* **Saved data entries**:
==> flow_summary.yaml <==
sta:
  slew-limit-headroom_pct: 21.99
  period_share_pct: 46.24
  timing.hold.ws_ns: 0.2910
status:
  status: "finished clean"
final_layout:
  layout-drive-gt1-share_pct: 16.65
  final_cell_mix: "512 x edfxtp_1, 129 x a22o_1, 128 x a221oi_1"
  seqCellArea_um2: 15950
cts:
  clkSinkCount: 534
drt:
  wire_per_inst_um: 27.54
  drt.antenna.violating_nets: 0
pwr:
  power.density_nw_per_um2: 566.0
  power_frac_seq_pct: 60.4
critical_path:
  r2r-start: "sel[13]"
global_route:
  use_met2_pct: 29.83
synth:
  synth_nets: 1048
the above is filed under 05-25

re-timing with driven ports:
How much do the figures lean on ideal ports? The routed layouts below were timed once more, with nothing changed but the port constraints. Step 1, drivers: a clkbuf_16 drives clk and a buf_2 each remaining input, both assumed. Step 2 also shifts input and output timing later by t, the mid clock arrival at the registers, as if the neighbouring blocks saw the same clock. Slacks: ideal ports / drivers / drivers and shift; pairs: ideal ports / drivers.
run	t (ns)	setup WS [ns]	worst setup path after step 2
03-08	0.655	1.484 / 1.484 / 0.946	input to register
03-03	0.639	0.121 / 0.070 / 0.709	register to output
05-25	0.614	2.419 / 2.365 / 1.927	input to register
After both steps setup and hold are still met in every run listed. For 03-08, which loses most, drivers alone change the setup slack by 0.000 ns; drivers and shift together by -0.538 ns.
--
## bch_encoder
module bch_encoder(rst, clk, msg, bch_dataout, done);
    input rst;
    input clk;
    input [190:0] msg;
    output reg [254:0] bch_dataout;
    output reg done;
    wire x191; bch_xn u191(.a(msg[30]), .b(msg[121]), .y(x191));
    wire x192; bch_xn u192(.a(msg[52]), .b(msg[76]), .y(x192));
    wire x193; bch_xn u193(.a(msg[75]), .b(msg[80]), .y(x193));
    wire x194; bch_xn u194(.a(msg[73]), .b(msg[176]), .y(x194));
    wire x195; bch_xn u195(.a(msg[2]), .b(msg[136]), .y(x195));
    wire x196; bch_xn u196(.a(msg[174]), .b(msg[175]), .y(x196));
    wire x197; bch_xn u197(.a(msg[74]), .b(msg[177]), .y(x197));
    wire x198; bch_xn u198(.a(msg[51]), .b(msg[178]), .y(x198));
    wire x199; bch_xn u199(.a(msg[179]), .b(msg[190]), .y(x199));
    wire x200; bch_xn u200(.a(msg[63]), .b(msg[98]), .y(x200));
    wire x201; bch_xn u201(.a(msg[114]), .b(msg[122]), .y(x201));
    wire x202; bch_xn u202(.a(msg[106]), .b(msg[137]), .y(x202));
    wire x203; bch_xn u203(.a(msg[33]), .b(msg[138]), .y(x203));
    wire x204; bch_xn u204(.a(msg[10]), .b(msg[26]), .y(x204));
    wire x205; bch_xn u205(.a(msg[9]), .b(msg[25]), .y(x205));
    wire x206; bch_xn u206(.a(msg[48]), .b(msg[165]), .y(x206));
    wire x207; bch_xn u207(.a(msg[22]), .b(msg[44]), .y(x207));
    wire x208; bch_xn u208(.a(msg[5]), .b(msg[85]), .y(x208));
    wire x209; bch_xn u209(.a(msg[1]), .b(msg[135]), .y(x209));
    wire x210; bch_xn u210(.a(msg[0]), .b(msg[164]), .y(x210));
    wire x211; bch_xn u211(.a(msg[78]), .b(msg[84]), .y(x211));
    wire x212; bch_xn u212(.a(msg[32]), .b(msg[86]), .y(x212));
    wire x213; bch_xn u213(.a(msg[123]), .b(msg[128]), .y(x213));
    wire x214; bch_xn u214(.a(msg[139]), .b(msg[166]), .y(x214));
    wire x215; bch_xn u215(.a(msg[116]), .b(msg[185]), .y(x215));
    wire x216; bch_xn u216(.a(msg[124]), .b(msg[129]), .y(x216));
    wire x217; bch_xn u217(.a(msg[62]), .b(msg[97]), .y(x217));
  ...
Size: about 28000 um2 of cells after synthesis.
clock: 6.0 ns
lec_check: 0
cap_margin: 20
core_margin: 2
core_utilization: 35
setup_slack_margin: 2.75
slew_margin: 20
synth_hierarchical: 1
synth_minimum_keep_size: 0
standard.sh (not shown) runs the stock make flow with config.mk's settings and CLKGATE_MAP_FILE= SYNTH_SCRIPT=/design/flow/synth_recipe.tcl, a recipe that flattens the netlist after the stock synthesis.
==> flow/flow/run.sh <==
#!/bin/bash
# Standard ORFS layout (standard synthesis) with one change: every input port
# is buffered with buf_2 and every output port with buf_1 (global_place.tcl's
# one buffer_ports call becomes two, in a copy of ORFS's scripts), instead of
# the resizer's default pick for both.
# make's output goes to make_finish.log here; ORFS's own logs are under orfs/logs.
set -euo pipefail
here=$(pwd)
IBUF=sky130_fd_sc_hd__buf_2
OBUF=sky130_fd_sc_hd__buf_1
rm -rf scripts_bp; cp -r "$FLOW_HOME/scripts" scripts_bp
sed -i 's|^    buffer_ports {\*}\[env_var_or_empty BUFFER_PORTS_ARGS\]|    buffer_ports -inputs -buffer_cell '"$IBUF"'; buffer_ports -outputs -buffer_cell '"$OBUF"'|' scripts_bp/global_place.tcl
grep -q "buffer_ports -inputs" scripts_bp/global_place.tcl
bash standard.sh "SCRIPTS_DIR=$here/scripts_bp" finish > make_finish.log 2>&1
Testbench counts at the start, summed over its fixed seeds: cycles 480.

* **Task details**:
Locate the word "drivers" in the entries, and copy every line where it is found.

* **Finished task**:
How much do the figures lean on ideal ports? The routed layouts below were timed once more, with nothing changed but the port constraints. Step 1, drivers: a clkbuf_16 drives clk and a buf_2 each remaining input, both assumed. Step 2 also shifts input and output timing later by t, the mid clock arrival at the registers, as if the neighbouring blocks saw the same clock. Slacks: ideal ports / drivers / drivers and shift; pairs: ideal ports / drivers.
After both steps setup and hold are still met in every run listed. For 03-08, which loses most, drivers alone change the setup slack by 0.000 ns; drivers and shift together by -0.538 ns.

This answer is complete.